What if we didn't do it?  What if we just let it happen and unfold on its own?
Truthfully, I think everyone would miss it.  However, I remember a year when I was sick in bed and the holiday went along fine without my guidance and direction.  And  how about the year I had a baby on Christmas Day?  My goodness, 18 years ago I left for the hospital just before midnight (after putting all the gifts under the tree, while my sisters - nurses - had nervous breakdowns, trying to remember their maternity rotations).  And guess what?  Christmas happened anyway.  Friends came to the hospital to see the newborn.  There were great phone calls back home.  Sarah got her dream present - a little sister.  And Santa made it to the hospital for a visit (I was indisposed at the time and missed him but he was there all the same.)


When that child of 18 was young, I tried to figure out how to best celebrate her birthday so that she wouldn't feel deprived or cheated.  The negative reactions to telling people about this Christmas birth (oh, poor kid - what a bummer - she'll feel so ripped off) just furthered my resolve to make sure this daughter had a spectacular birthday each year.  Someone suggested the idea of celebrating her half birthday every year and I considered it for a time.  But when listening to a Prairie Home Companion radio show, Garrison Keillor talked about Christmas time - a time when people's hearts are open and giving and generous - this time of germination and beauty and light - and I knew that this was the time when we would celebrate our daughter's birth and when she would as well.

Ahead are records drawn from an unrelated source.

**src/rtl/alu_exec_unit_pkg.sv**
```systemverilog
// rtl/alu_exec_unit_pkg.sv - shared opcodes, state encoding and width defaults
package alu_exec_unit_pkg;

    localparam int DW_DEF = 8;
    localparam int AW_DEF = 3;

    localparam logic [2:0] OP_ADD = 3'b000;
    localparam logic [2:0] OP_SUB = 3'b001;
    localparam logic [2:0] OP_AND = 3'b010;
    localparam logic [2:0] OP_OR  = 3'b011;
    localparam logic [2:0] OP_XOR = 3'b100;
    localparam logic [2:0] OP_SHL = 3'b101;
    localparam logic [2:0] OP_SHR = 3'b110;
    localparam logic [2:0] OP_MUL = 3'b111;

    typedef enum logic [1:0] {
        IDLE  = 2'd0,
        READ  = 2'd1,
        EXEC  = 2'd2,
        WRITE = 2'd3
    } state_t;

endpackage

```
**src/rtl/alu_exec_unit_mul8_iter.sv**
```systemverilog
// rtl/alu_exec_unit_mul8_iter.sv - 8x8 shift-add multiplier, one multiplier bit per cycle
module mul8_iter (
    input  logic        clk,
    input  logic        reset,
    input  logic        load,
    input  logic [7:0]  a,
    input  logic [7:0]  b,
    output logic [15:0] product,
    output logic        ready
);

    logic [15:0] acc;
    logic [15:0] mcand;
    logic [7:0]  mplier;
    logic [3:0]  count;

    // The load edge already consumes b[0], so seven more edges finish the product.
    always_ff @(posedge clk or negedge reset) begin
        if (!reset) begin
            acc    <= '0;
            mcand  <= '0;
            mplier <= '0;
            count  <= '0;
        end else if (load) begin
            acc    <= b[0] ? {8'b0, a} : 16'd0;
            mcand  <= {7'b0, a, 1'b0};
            mplier <= {1'b0, b[7:1]};
            count  <= 4'd1;
        end else if (count != 4'd0 && count != 4'd8) begin
            acc    <= acc + (mplier[0] ? mcand : 16'd0);
            mcand  <= {mcand[14:0], 1'b0};
            mplier <= {1'b0, mplier[7:1]};
            count  <= count + 4'd1;
        end
    end

    assign product = acc;
    assign ready   = (count == 4'd8);

endmodule

```
**src/rtl/alu_exec_unit.sv**
```systemverilog
// rtl/alu_exec_unit.sv - multi-cycle ALU stage: read, execute, write back to the register file
module alu_exec_unit
    import alu_exec_unit_pkg::*;
#(
    parameter int DW = DW_DEF,
    parameter int AW = AW_DEF
) (
    input  logic          clk,
    input  logic          reset,
    input  logic          start,
    input  logic [2:0]    opcode,
    input  logic [AW-1:0] rd,
    input  logic [AW-1:0] rs1,
    input  logic [AW-1:0] rs2,
    output logic          busy,
    output logic          done,
    output logic [AW-1:0] read_addr_1,
    output logic [AW-1:0] read_addr_2,
    input  logic [DW-1:0] read_data_1,
    input  logic [DW-1:0] read_data_2,
    output logic [AW-1:0] write_addr,
    output logic [DW-1:0] write_data,
    output logic          reg_write_n,
    output logic          zero_flag,
    output logic          carry_flag
);

    state_t        state, state_next;
    logic [2:0]    op_q;
    logic [DW-1:0] a_q, b_q;
    logic          carry_q;
    logic [DW-1:0] alu_res;
    logic          alu_carry;
    logic [DW:0]   wide;
    logic [15:0]   mul_product;
    logic          mul_ready;

    mul8_iter u_mul (
        .clk     (clk),
        .reset   (reset),
        .load    (state == READ && op_q == OP_MUL),
        .a       (read_data_1),
        .b       (read_data_2),
        .product (mul_product),
        .ready   (mul_ready)
    );

    always_ff @(posedge clk or negedge reset) begin
        if (!reset) state <= IDLE;
        else        state <= state_next;
    end

    always_comb begin
        state_next = state;
        case (state)
            IDLE:    if (start) state_next = READ;
            READ:    state_next = EXEC;
            EXEC:    if (op_q != OP_MUL || mul_ready) state_next = WRITE;
            WRITE:   state_next = IDLE;
            default: state_next = IDLE;
        endcase
    end

    assign busy        = (state != IDLE);
    assign done        = (state == WRITE);
    assign reg_write_n = (state != WRITE);

    // Shifts carry out the last bit moved past the word edge; a zero shift leaves it clear.
    always_comb begin
        wide      = '0;
        alu_res   = '0;
        alu_carry = 1'b0;
        case (op_q)
            OP_ADD: begin
                wide      = {1'b0, a_q} + {1'b0, b_q};
                alu_res   = wide[DW-1:0];
                alu_carry = wide[DW];
            end
            OP_SUB: begin
                wide      = {1'b0, a_q} - {1'b0, b_q};
                alu_res   = wide[DW-1:0];
                alu_carry = wide[DW];
            end
            OP_AND: alu_res = a_q & b_q;
            OP_OR:  alu_res = a_q | b_q;
            OP_XOR: alu_res = a_q ^ b_q;
            OP_SHL: begin
                wide      = {1'b0, a_q} << b_q[2:0];
                alu_res   = wide[DW-1:0];
                alu_carry = wide[DW];
            end
            OP_SHR: begin
                wide      = {a_q, 1'b0} >> b_q[2:0];
                alu_res   = wide[DW:1];
                alu_carry = wide[0];
            end
            default: ;
        endcase
    end

    always_ff @(posedge clk or negedge reset) begin
        if (!reset) begin
            op_q        <= '0;
            a_q         <= '0;
            b_q         <= '0;
            carry_q     <= 1'b0;
            read_addr_1 <= '0;
            read_addr_2 <= '0;
            write_addr  <= '0;
            write_data  <= '0;
            zero_flag   <= 1'b0;
            carry_flag  <= 1'b0;
        end else begin
            case (state)
                IDLE: if (start) begin
                    op_q        <= opcode;
                    read_addr_1 <= rs1;
                    read_addr_2 <= rs2;
                    write_addr  <= rd;
                end
                READ: begin
                    a_q <= read_data_1;
                    b_q <= read_data_2;
                end
                EXEC: if (op_q != OP_MUL) begin
                    write_data <= alu_res;
                    carry_q    <= alu_carry;
                end else if (mul_ready) begin
                    write_data <= mul_product[DW-1:0];
                    carry_q    <= |mul_product[15:8];
                end
                WRITE: begin
                    zero_flag  <= (write_data == '0);
                    carry_flag <= carry_q;
                end
                default: ;
            endcase
        end
    end

endmodule

```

And so we have...  There were some bumps at first.  We over-compensated so much that our older daughter laid into us saying, "This is Christmas and it's fun for me, too, but I feel like you're taking it away from me with all this focus on Julia."  Touche - point taken.  We adjusted and shuffled around a bit and finally made it to a place where everyone is happy.

It is a lovely time of year - a good time - as long as we don't let it get away from us.  When you see your kids coming at you and you hope and pray that they are not going to ask "can we make the gingerbread house now?" because you have SO much else to do to ensure that Christmas happens...  remember - that IS Christmas.  It's making a gingerbread house with your kids - even if you have to order a pizza for dinner and forgo the cards and Christmas letter until after the holiday has passed.

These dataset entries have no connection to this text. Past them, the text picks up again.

$ cat src/rtl/seq_frame_tx.sv
// Serial frame transmitter for the 10110 sync-pattern link: sync pattern, payload MSB-first,
// optional even-parity bit, then idle gap zeros. Every output comes straight from a flop.
module seq_frame_tx #(
  parameter int                DATA_W    = 8,
  parameter int                SYNC_W    = 5,
  parameter logic [SYNC_W-1:0] SYNC_PAT  = 5'b10110,
  parameter int                PARITY_EN = 1,
  parameter int                GAP       = 2
) (
  input  logic              CLK,
  input  logic              rst,
  input  logic              load,
  input  logic [DATA_W-1:0] data,
  output logic              ready,
  output logic              outp,
  output logic              out_valid,
  output logic [2:0]        state,
  output logic              done
);

  localparam int MAX_SD = (SYNC_W > DATA_W) ? SYNC_W : DATA_W;
  localparam int MAX_V  = (MAX_SD > GAP) ? MAX_SD : GAP;
  localparam int CNT_W  = $clog2(MAX_V + 1);

  localparam logic [CNT_W-1:0] SYNC_LAST = CNT_W'(SYNC_W - 1);
  localparam logic [CNT_W-1:0] DATA_LAST = CNT_W'(DATA_W - 1);
  localparam logic [CNT_W-1:0] GAP_LAST  = CNT_W'((GAP > 0) ? GAP - 1 : 0);

  typedef enum logic [2:0] {
    S_IDLE = 3'b000,
    S_SYNC = 3'b001,
    S_DATA = 3'b010,
    S_PAR  = 3'b011,
    S_GAP  = 3'b100
  } state_t;

  function automatic logic f_even_par(input logic [DATA_W-1:0] d);
    return ^d;
  endfunction

  state_t             r_state, w_state_n;
  logic [CNT_W-1:0]   r_cnt, w_cnt_n;
  logic               r_ready, w_ready_n;
  logic               r_outp, w_outp_n;
  logic               r_ovld, w_ovld_n;
  logic               r_done, w_done_n;
  logic [DATA_W-1:0]  r_shift, w_shift_n;
  logic [SYNC_W-1:0]  r_sync, w_sync_n;
  logic               r_par, w_par_n;

  // Next-state logic computes the bit to be shown in the following cycle,
  // so outp/out_valid/done/ready can all be plain registers.
  always_comb begin
    w_state_n = r_state;
    w_cnt_n   = r_cnt;
    w_ready_n = 1'b0;
    w_outp_n  = 1'b0;
    w_ovld_n  = 1'b0;
    w_done_n  = 1'b0;
    w_shift_n = r_shift;
    w_sync_n  = r_sync;
    w_par_n   = r_par;
    case (r_state)
      S_IDLE: begin
        w_ready_n = 1'b1;
        if (load && r_ready) begin
          w_state_n = S_SYNC;
          w_cnt_n   = '0;
          w_ready_n = 1'b0;
          w_shift_n = data;
          w_par_n   = f_even_par(data);
          w_sync_n  = SYNC_PAT << 1;
          w_outp_n  = SYNC_PAT[SYNC_W-1];
          w_ovld_n  = 1'b1;
        end
      end
      S_SYNC: begin
        w_ovld_n = 1'b1;
        if (r_cnt == SYNC_LAST) begin
          w_state_n = S_DATA;
          w_cnt_n   = '0;
          w_outp_n  = r_shift[DATA_W-1];
          w_shift_n = r_shift << 1;
        end else begin
          w_cnt_n   = r_cnt + 1'b1;
          w_outp_n  = r_sync[SYNC_W-1];
          w_sync_n  = r_sync << 1;
        end
      end
      S_DATA: begin
        if (r_cnt != DATA_LAST) begin
          w_cnt_n   = r_cnt + 1'b1;
          w_ovld_n  = 1'b1;
          w_outp_n  = r_shift[DATA_W-1];
          w_shift_n = r_shift << 1;
        end else if (PARITY_EN != 0) begin
          w_state_n = S_PAR;
          w_cnt_n   = '0;
          w_ovld_n  = 1'b1;
          w_outp_n  = r_par;
        end else begin
          w_cnt_n  = '0;
          w_done_n = 1'b1;
          if (GAP > 0) begin
            w_state_n = S_GAP;
          end else begin
            w_state_n = S_IDLE;
            w_ready_n = 1'b1;
          end
        end
      end
      S_PAR: begin
        w_cnt_n  = '0;
        w_done_n = 1'b1;
        if (GAP > 0) begin
          w_state_n = S_GAP;
        end else begin
          w_state_n = S_IDLE;
          w_ready_n = 1'b1;
        end
      end
      S_GAP: begin
        if (r_cnt == GAP_LAST) begin
          w_state_n = S_IDLE;
          w_cnt_n   = '0;
          w_ready_n = 1'b1;
        end else begin
          w_cnt_n = r_cnt + 1'b1;
        end
      end
      default: begin
        w_state_n = S_IDLE;
        w_cnt_n   = '0;
        w_ready_n = 1'b1;
      end
    endcase
  end

  always_ff @(posedge CLK) begin
    if (rst) begin
      r_state <= S_IDLE;
      r_cnt   <= '0;
      r_ready <= 1'b1;
      r_outp  <= 1'b0;
      r_ovld  <= 1'b0;
      r_done  <= 1'b0;
    end else begin
      r_state <= w_state_n;
      r_cnt   <= w_cnt_n;
      r_ready <= w_ready_n;
      r_outp  <= w_outp_n;
      r_ovld  <= w_ovld_n;
      r_done  <= w_done_n;
    end
  end

  // Payload, remaining sync bits and parity are don't-care after reset.
  always_ff @(posedge CLK) begin
    r_shift <= w_shift_n;
    r_sync  <= w_sync_n;
    r_par   <= w_par_n;
  end

  assign ready     = r_ready;
  assign outp      = r_outp;
  assign out_valid = r_ovld;
  assign done      = r_done;
  assign state     = r_state;

endmodule

$ cat config.mk
export PLATFORM = sky130hd
export DESIGN_NAME = seq_frame_tx
export DESIGN_NICKNAME = d
export VERILOG_FILES = /design/src/rtl/seq_frame_tx.sv
export SDC_FILE = /design/constraint.sdc
export NUM_CORES = 1
export LEC_CHECK = 0
export ABC_AREA = 1
export CORE_MARGIN = 5
export CORE_UTILIZATION = 35
export CTS_CLUSTER_DIAMETER = 60
export DETAILED_ROUTE_END_ITERATION = 7
export DONT_BUFFER_PORTS = 1
export PLACE_DENSITY = 0.57
export REMOVE_ABC_BUFFERS = 1
export SLEW_MARGIN = 15
export SYNTH_ARGS = -nofsm -noshare
export SYNTH_HDL_FRONTEND = slang
export SYNTH_SLANG_ARGS = --single-unit
$ cat constraint.sdc
create_clock -name CLK -period 3.1 [get_ports CLK]
set_clock_uncertainty 0.2 [all_clocks]
set_input_delay 0.31 -clock CLK [delete_from_list [all_inputs] [get_ports CLK]]
set_output_delay 0.31 -clock CLK [all_outputs]
set_load 0.01 [all_outputs]
; ---- Word level (Yosys, flattened, before mapping)
; Cells that the tools add are included.
[word_totals]
input_bits = 11
out_inout_bits = 7
regBits = 25
[classes]
reduce_logical = 11
eq_ne = 13
n_mux = 26
addsub = 1
[ops]
columns = op, n
row1 = $mux 8, 3
row2 = $pmux 8 s3, 1
row3 = $mux 4, 4
row4 = $pmux 4 s4, 1
row5 = $pmux 3 s5, 1
row6 = $mux 3, 4
row7 = $ne 2x2->1 const B, 6
row8 = $mux 5, 2
row9 = $pmux 5 s2, 1
row10 = $reduce_and 4->1, 2
row11 = $reduce_xor 8->1, 1
row12 = $eq 3x2->1 const B, 2
row13 = $mux 1, 6
row14 = $pmux 1 s3, 2
row15 = $add 4x1->4 const B, 1
row16 = $eq 4x1->1 const B, 1
row17 = $eq 4x3->1 const B, 1
row18 = $ne 4x3->1 const B, 1
row19 = $eq 3x1->1 const B, 1
row20 = $eq 3x3->1 const B, 1
row21 = $logic_not 3->1, 1
row22 = $reduce_and 3->1, 1
row23 = $reduce_bool 3->1, 1
row24 = $reduce_or 3->1, 1
row25 = other kinds (5), 5

; ---- Longest topological paths before layout
; Gate-level depths: netlist (run 1).
[depth]
depth_word = 3
mapped_depth = 9

; ---- Worst setup path before layout (run 1)
; OpenSTA, ideal clock, no wires.
[synth_path]
path_type = register to register
from = register r_cnt[0]
to = register r_shift[0] (enable)
arrival_ps = 1535
period_less_slack_ps = 2121
required_ps = 2514
setup_slack_ps = 979
path_stages_with_launch = 7
path_cell_list = dfxtp_1 > inv_1 > ha_1 > nand3_2 > nand2_2 > nand2_2 > a211oi_1
[synth_via]
elab_chain_len = 3
elab_cells_between_ends = 5
[synth_rtl]
columns = element, line_no
row1 = from (decl), 42  ; logic [CNT_W-1:0] r_cnt, w_cnt_n;
row2 = from (signal assigned), 149  ; r_cnt <= w_cnt_n;
row3 = $ne 4x3->1 or $eq 4x3->1 (tied branches), "91, 79"
row4 = $ne 2x2->1 (no line), -
row5 = $reduce_and 4->1 (no line) *, -
row6 = to (signal assigned), 159  ; r_shift <= w_shift_n;
row7 = to (decl), 47  ; logic [DATA_W-1:0] r_shift, w_shift_n;
; Every way passes the cells marked *; elsewhere a longest branch is shown, timed or not.
; A chain may end at the register's enable or synchronous reset.

; ---- Worst setup path in the final report (run 1)
[layout_path]
from = register r_cnt[0]
to = register r_shift[6] (enable)
; Same word-level chain as after synthesis.

==> flow_summary.json, run 1 <==
{
  "status": "completed",
  "fp.dieH_microns": 69.0,
  "synth_ff_type": "edfxtp_1",
  "seqCellArea_sq_um": 581,
  "path_class": "flip-flop to flip-flop",
  "cpMostUsedCell": "nand2_2",
  "synth_area_leader_cell": "edfxtp_1",
  "post-route-drc-count": 0,
  "p_leak_nw": 0.607,
  "slowest_delay_ps": 380,
  "crit_required_ps": 2930,
  "clkTransAtPathRegs_ps": 130,
  "die_area_sq_um": 4760,
  "drtIter0Drc": 45,
  "rsz0062_at_grt": "no",
  "postCtsSetupBuffers": 0,
  "synth_common_cells": "nand2_1, inv_1, nor2_1",
  "place.gp.congestion": 0.748,
  "grt_overflow_total": 0,
  "clk-insertion-delay-late_ps": 310,
  "grt_usage_pct": 12.0,
  "fmax_ghz": 0.539,
  "worst_setup_path_start_kind": "flip-flop",
  "post_synth.cell_area_avg_sq_um": 8.06,
  "slew_violations": 0,
  "cts_resized": 0,
  "io_buffers": 0,
  "routedWlPerCell_microns": 11.8,
  "crit_arrival_ps": 1690,
  "hold_violations": 0,
  "antenna_left": 0,
  "ys_warn_count": 0,
  "core_region_area_sq_um": 3360,
  "synth_top_area_share_pct": 29.6,
  "synth_edf_count": 12,
  "post-synth-top-count-cell": "nand2_1",
  "synthArstFlopShare_pct": 0,
  "setup_viol": 0,
  "drt_pre_antenna_iters": 4,
  "final_cell_count_no_fill": 208,
  "fin_nets": 177,
  "worst_slew_pin_slew_ps": 445,
  "fp-row-count": 21,
  "min_period_ps": 1860,
  "antenna_found_initial": 0,
  "end_kind": "flip-flop",
  "dpl.hpwl_mm": 1.78,
  "synth_area_sq_um": 1220,
  "place_inst": 196,
  "grt_pass1_vias": 996,
  "grt_pass1_wl_mm": 4.22,
  "die_w_microns": 69.0,
  "start_util_pct": 36.2,
  "critPathSlowestCell": "dfxtp_1",
  "cp_top_family": "flip-flops",
  "cp_num_buf_inv": 2,
  "drive_gt1_share_pct": 13.6,
  "syn_to_final_growth_pct": 13.2,
  "totalWireLength_mm": 2.45,
  "worstHoldPathType": "primary input to flip-flop",
  "vias": 976,
  "tns_ps": 0,
  "grt_max_degree": 13,
  "synth_cell_types": 27,
  "netlist_instances": 151,
  "clock_sinks": 23,
  "root_buffer": "clkbuf_4",
  "cts_made_buffers": 3,
  "drv_cap": 0,
  "via_per_inst": 4.69,
  "clockBufferDepth": 2,
  "max_slew_margin_pct": 70.3,
  "path_max_fanout": 8,
  "nFillCells": 373,
  "final_min_period_over_clock_period_pct": 59.9,
  "peakVddDrop_mv": 0.512,
  "path_cells": "inv_1, ha_1, nand3_2, nand2_2, nand2_2, a211oi_1, buf_4",
  "ys_seq_area_share_pct": 47.7,
  "multi_input_area_sq_um": 552,
  "synth-seq-cells": 23,
  "io_pins": 18,
  "cts_max_level": 1,
  "holdBufCountCts": 8,
  "cts_tree": "yes",
  "synth_area_leaders": "edfxtp_1, dfxtp_1, nand2_1, inv_1, nand3_1",
  "diodes": 0,
  "p_per_area_nw_per_um2": 914
}
-- cell type report --
class,instances,area share (%)
multi-input combinational,107,40.1
timing repair buffer,9,6.36
inverter,19,5.36
sequential,23,42.1
clock buffer,4,1.91
tap,46,4.18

I found something that I wrote a long time ago when the kids were little and I was struggling with my need to enjoy the holiday, if not for myself, then for my daughters' sake.  We do not have to pass down the insanity, but can instead model peace and love and a relaxation of expectations.   I felt it back then and I feel it even more now....

12/27/02, 6:30 a.m.

I have to work today.  So I am up before the rest of the house.  I thought I might need a little quiet time before leaving this peaceful nest full of Christmas energy and warmth.  The thought of starting up the noisy, cold diesel engine while my girls are still sleeping feels terribly wrong.  Sort of like going off to jail having been falsely accused of a crime.  Knowing that I'll miss a piece of the magic.  So I tiptoe downstairs, put the kettle on and plug in the Christmas tree lights.  I slowly tidy up the sitting area which is still strewn with bits of wrapping and glitter and socks and dog toys.  Suddenly Christmas comes into full view.  I realize that Dan will want to take the tree down before we leave tomorrow and I don't want this to happen. Christmas always feels more real to me during the days after, when peace is restored and the lingering has begun.  It occurs to me to try doing some lingering before Christmas next year.  Despite fatigue and resistance, to get up a half hour early, light the tree, make some tea and sit, meditate, stretch, pray, BE.  Absorb Christmas before it absorbs you.  Look at the objects strewn about the house and love them because of who they belong to.  Maybe this is only possible after the holiday and the frenzy have passed.  But it's worth a try -- if not before, then after.  It can be the great reward to anticipate after all the work and the off-centering effect of this pre-season madness.  But perhaps, if it can be done before, just a little, it will help to maintain the center and the joy.  It's worth a try.